(RECORDS FOR PROCESSING begins)

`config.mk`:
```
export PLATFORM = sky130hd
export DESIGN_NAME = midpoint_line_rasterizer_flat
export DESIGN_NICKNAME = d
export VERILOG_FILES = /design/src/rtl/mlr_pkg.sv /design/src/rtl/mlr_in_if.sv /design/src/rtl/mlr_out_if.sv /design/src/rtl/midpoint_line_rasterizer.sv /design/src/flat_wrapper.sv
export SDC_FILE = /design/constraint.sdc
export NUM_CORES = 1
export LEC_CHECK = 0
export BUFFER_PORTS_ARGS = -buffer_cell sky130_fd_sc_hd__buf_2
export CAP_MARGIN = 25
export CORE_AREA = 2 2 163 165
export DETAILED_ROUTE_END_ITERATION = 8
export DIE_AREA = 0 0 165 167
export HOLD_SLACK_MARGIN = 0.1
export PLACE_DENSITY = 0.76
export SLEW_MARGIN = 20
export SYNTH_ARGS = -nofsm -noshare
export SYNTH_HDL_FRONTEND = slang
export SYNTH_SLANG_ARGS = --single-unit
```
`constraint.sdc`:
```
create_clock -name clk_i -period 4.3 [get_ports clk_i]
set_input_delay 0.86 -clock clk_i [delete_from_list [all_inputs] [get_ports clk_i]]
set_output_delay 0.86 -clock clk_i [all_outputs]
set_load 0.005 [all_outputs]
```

(RECORDS FOR PROCESSING ends)
(RECORDS FOR PROCESSING begins)

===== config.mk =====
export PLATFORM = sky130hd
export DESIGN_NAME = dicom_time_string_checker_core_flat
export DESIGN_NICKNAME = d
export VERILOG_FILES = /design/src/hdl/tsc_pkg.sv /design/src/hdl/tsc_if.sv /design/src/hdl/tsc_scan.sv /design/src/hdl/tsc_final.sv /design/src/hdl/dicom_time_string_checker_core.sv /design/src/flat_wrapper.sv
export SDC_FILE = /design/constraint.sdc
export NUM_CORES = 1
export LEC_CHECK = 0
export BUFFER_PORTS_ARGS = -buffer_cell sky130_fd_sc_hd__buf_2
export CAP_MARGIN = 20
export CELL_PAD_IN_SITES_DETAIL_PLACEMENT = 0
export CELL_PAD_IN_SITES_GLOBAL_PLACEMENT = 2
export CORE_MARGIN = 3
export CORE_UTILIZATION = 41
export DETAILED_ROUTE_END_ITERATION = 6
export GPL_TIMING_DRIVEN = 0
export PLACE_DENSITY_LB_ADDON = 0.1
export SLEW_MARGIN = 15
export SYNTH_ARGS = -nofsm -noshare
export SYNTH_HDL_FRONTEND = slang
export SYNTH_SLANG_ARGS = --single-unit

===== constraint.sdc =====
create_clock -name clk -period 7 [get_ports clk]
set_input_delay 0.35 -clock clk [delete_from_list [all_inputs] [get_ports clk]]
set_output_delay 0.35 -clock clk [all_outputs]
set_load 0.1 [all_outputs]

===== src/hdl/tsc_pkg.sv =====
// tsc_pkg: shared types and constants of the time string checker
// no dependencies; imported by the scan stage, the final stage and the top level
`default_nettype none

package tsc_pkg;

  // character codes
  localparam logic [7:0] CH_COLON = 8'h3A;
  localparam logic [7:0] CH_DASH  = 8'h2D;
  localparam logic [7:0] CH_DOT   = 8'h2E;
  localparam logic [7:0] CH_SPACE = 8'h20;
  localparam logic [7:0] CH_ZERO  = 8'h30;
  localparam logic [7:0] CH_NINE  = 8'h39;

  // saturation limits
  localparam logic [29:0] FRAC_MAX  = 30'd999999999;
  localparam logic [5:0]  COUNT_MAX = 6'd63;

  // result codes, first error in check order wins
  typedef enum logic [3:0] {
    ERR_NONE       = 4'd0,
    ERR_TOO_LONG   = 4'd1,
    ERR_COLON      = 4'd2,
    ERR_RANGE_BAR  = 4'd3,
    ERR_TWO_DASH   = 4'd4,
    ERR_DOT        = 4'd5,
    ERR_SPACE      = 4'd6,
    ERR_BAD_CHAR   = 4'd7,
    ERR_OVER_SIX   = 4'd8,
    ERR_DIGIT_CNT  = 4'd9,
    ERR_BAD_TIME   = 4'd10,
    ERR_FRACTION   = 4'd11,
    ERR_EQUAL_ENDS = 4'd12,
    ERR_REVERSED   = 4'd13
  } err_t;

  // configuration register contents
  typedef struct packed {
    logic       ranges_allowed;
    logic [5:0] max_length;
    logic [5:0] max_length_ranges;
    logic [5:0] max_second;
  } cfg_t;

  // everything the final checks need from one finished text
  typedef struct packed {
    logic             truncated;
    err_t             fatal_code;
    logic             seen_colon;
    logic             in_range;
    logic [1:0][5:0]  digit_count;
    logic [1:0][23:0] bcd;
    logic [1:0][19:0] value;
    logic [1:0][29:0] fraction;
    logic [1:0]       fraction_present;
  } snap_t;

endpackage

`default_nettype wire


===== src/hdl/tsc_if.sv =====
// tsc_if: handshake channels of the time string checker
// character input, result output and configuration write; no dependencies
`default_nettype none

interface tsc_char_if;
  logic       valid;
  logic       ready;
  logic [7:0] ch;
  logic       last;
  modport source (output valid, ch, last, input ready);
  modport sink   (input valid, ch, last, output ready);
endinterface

(RECORDS FOR PROCESSING ends)
(RECORDS FOR PROCESSING begins)

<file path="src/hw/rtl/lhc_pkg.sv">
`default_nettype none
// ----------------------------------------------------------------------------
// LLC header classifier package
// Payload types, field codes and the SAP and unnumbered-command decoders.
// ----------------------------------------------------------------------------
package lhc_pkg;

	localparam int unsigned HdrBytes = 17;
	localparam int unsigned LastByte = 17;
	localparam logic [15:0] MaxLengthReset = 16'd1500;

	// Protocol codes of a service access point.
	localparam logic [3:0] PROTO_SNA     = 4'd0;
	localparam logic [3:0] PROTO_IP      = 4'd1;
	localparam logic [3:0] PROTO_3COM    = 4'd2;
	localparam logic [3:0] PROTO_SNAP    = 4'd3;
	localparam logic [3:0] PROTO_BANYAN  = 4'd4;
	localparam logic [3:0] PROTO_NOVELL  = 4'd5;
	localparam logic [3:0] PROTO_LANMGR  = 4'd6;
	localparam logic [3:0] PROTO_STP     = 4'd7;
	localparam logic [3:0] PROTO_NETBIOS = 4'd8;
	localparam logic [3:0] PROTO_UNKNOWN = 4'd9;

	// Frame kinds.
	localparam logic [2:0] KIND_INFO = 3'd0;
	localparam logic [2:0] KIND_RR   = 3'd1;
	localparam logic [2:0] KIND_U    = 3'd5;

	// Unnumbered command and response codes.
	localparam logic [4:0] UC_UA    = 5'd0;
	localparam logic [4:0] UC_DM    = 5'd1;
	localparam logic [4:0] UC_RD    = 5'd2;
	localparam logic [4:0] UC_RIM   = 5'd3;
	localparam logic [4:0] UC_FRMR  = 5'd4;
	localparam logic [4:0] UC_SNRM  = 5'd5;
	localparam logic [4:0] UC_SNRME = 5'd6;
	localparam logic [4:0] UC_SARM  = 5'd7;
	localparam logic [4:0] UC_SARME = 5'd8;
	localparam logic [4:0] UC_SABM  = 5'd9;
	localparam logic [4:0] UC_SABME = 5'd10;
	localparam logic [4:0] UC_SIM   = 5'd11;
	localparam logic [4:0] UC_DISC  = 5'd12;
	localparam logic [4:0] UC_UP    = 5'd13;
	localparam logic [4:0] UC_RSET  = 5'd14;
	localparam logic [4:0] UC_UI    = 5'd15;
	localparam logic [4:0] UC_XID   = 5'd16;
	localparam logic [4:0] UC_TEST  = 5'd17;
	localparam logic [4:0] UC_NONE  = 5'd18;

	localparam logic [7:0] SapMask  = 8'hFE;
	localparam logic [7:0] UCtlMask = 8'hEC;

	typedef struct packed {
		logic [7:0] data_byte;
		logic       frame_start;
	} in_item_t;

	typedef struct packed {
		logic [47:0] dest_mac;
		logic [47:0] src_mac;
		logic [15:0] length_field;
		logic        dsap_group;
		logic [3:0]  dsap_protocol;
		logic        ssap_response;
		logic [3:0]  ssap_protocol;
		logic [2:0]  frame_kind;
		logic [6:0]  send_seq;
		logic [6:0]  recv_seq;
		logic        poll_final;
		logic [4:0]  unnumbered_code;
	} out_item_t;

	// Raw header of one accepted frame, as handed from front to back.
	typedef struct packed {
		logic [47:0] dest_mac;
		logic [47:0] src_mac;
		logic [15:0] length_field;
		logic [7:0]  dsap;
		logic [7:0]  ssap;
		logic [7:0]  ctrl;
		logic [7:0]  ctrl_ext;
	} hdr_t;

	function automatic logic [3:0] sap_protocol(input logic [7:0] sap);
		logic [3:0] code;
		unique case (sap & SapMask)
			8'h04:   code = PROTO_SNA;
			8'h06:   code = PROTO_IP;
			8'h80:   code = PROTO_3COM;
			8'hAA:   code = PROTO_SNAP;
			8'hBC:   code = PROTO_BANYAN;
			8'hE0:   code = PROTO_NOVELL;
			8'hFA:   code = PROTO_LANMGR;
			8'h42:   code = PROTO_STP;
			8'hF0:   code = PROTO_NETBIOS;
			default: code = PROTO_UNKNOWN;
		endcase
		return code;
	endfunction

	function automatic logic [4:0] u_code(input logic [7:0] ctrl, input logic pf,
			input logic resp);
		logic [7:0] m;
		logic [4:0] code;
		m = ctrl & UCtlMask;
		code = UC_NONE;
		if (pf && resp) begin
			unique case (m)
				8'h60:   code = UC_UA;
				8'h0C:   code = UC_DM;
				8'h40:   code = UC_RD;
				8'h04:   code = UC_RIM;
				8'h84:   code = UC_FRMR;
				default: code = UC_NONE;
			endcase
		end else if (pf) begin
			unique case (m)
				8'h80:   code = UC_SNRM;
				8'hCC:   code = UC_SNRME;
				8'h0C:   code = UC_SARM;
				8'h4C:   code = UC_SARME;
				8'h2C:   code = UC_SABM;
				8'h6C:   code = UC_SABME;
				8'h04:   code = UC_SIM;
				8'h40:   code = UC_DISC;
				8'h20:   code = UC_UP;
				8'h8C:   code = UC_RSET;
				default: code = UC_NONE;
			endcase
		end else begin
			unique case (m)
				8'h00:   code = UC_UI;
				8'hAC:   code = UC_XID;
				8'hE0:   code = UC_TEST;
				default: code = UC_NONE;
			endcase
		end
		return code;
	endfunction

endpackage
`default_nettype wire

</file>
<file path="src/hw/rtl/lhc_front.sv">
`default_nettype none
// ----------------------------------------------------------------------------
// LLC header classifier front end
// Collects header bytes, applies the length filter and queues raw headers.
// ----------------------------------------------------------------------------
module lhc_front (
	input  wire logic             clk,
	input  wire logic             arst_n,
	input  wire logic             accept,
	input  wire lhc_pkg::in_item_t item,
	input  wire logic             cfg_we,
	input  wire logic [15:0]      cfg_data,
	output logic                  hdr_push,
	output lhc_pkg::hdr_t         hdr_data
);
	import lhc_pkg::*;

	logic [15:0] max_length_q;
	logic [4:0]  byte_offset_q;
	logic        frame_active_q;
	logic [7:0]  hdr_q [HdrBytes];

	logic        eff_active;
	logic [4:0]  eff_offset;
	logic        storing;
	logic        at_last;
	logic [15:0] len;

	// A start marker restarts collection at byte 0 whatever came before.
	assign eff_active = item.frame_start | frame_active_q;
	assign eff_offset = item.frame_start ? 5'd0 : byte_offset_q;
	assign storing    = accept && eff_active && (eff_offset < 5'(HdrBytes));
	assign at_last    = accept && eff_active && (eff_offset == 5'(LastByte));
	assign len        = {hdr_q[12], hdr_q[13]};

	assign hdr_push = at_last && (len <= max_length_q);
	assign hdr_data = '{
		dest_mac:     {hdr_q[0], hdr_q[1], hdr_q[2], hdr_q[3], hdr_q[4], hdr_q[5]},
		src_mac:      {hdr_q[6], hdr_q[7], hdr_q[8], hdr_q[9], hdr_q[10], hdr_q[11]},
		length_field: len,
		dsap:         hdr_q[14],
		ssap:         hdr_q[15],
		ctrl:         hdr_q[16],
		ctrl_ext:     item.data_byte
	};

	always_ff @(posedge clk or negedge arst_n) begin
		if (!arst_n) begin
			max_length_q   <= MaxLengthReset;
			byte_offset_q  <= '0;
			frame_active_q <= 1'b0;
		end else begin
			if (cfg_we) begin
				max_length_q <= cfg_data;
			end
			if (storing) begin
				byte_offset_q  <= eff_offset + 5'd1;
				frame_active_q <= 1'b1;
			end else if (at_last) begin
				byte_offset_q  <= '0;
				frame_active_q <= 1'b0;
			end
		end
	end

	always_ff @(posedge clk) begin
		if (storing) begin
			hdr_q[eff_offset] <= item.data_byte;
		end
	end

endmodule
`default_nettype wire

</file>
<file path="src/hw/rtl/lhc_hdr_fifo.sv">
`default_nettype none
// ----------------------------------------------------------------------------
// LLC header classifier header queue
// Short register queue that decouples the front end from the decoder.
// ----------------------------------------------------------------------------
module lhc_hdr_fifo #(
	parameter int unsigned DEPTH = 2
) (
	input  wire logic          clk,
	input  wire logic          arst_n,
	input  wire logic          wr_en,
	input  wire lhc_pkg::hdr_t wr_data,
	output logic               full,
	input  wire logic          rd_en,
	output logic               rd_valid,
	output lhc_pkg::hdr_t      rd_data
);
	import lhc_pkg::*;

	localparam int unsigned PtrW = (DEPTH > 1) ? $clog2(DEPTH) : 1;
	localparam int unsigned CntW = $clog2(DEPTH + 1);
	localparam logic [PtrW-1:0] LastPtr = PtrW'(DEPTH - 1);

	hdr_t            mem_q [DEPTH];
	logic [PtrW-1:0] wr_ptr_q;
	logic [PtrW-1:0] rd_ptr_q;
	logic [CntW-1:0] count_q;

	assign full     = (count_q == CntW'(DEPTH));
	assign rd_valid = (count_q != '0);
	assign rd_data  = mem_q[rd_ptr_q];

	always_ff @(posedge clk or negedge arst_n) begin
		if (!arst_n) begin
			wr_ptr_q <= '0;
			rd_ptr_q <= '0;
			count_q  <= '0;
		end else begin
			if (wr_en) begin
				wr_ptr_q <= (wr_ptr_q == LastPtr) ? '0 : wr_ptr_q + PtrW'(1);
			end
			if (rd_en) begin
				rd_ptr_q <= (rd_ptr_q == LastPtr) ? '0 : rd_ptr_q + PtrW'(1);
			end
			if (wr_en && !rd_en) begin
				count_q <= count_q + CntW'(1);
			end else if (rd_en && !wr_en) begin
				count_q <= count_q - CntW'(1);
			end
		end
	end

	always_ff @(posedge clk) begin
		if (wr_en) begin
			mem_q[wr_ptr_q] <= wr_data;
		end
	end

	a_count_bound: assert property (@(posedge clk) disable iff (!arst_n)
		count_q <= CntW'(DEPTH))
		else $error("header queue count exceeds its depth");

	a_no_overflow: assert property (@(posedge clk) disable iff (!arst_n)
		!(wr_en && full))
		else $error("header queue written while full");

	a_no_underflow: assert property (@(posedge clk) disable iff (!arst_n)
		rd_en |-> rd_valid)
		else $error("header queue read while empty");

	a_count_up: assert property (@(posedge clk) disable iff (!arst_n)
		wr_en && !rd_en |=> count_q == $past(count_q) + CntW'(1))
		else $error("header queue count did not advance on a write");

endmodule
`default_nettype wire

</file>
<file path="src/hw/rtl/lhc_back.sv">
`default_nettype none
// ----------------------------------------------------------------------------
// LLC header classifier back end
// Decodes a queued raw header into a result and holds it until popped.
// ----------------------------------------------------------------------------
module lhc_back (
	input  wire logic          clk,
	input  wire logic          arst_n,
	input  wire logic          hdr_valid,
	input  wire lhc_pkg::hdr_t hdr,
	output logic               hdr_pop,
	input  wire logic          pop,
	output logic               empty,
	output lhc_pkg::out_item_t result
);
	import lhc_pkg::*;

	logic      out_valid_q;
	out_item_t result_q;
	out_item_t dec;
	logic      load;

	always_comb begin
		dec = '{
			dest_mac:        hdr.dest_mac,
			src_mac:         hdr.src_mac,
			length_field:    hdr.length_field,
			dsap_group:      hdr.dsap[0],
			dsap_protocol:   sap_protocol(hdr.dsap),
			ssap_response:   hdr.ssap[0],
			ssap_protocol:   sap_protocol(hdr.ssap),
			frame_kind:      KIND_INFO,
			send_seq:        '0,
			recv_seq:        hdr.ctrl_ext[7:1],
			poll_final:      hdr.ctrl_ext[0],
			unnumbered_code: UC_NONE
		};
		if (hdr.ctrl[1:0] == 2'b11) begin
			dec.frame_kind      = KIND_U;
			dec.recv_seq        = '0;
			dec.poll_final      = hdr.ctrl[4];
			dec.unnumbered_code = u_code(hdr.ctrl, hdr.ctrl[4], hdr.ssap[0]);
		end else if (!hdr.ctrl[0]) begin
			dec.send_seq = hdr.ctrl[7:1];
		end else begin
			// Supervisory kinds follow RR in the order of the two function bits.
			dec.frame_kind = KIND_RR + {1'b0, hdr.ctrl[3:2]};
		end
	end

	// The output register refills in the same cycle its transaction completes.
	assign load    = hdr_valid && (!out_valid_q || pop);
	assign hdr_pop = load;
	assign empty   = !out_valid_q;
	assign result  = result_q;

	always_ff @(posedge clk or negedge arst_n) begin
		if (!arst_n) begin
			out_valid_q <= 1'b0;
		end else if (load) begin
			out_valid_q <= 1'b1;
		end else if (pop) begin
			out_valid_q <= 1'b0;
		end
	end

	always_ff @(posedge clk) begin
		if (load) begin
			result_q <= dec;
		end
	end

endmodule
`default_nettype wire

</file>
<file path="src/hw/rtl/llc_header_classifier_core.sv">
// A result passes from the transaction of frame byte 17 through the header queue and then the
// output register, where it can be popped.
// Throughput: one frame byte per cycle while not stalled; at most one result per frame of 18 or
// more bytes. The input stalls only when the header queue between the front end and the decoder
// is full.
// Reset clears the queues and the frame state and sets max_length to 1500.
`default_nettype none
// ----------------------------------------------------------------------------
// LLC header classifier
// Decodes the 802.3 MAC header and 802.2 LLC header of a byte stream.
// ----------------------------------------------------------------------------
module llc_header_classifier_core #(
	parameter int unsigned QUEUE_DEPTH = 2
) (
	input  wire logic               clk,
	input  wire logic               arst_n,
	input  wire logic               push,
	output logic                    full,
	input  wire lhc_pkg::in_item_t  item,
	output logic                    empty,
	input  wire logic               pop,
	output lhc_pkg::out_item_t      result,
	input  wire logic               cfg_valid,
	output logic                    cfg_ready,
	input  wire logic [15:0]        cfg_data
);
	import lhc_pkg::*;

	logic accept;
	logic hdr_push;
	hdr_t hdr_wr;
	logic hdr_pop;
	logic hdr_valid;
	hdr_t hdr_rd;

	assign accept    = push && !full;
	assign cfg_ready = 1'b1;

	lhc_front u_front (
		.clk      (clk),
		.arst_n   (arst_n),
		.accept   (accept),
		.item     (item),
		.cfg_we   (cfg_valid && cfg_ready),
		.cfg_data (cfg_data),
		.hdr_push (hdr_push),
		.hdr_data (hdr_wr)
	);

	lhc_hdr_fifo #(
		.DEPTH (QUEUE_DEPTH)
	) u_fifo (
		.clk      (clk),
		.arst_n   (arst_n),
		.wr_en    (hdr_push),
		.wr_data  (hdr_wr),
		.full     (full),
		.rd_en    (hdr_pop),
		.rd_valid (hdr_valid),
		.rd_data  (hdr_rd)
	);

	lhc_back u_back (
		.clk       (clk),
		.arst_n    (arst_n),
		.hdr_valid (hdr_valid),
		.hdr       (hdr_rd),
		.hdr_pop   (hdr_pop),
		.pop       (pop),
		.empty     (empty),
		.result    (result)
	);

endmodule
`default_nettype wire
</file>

(RECORDS FOR PROCESSING ends)

# WHAT IS NEEDED
The lines above that hold the word "kinds" are the ones to copy.

# RESULT OF THE EXERCISE
	// Frame kinds.
			// Supervisory kinds follow RR in the order of the two function bits.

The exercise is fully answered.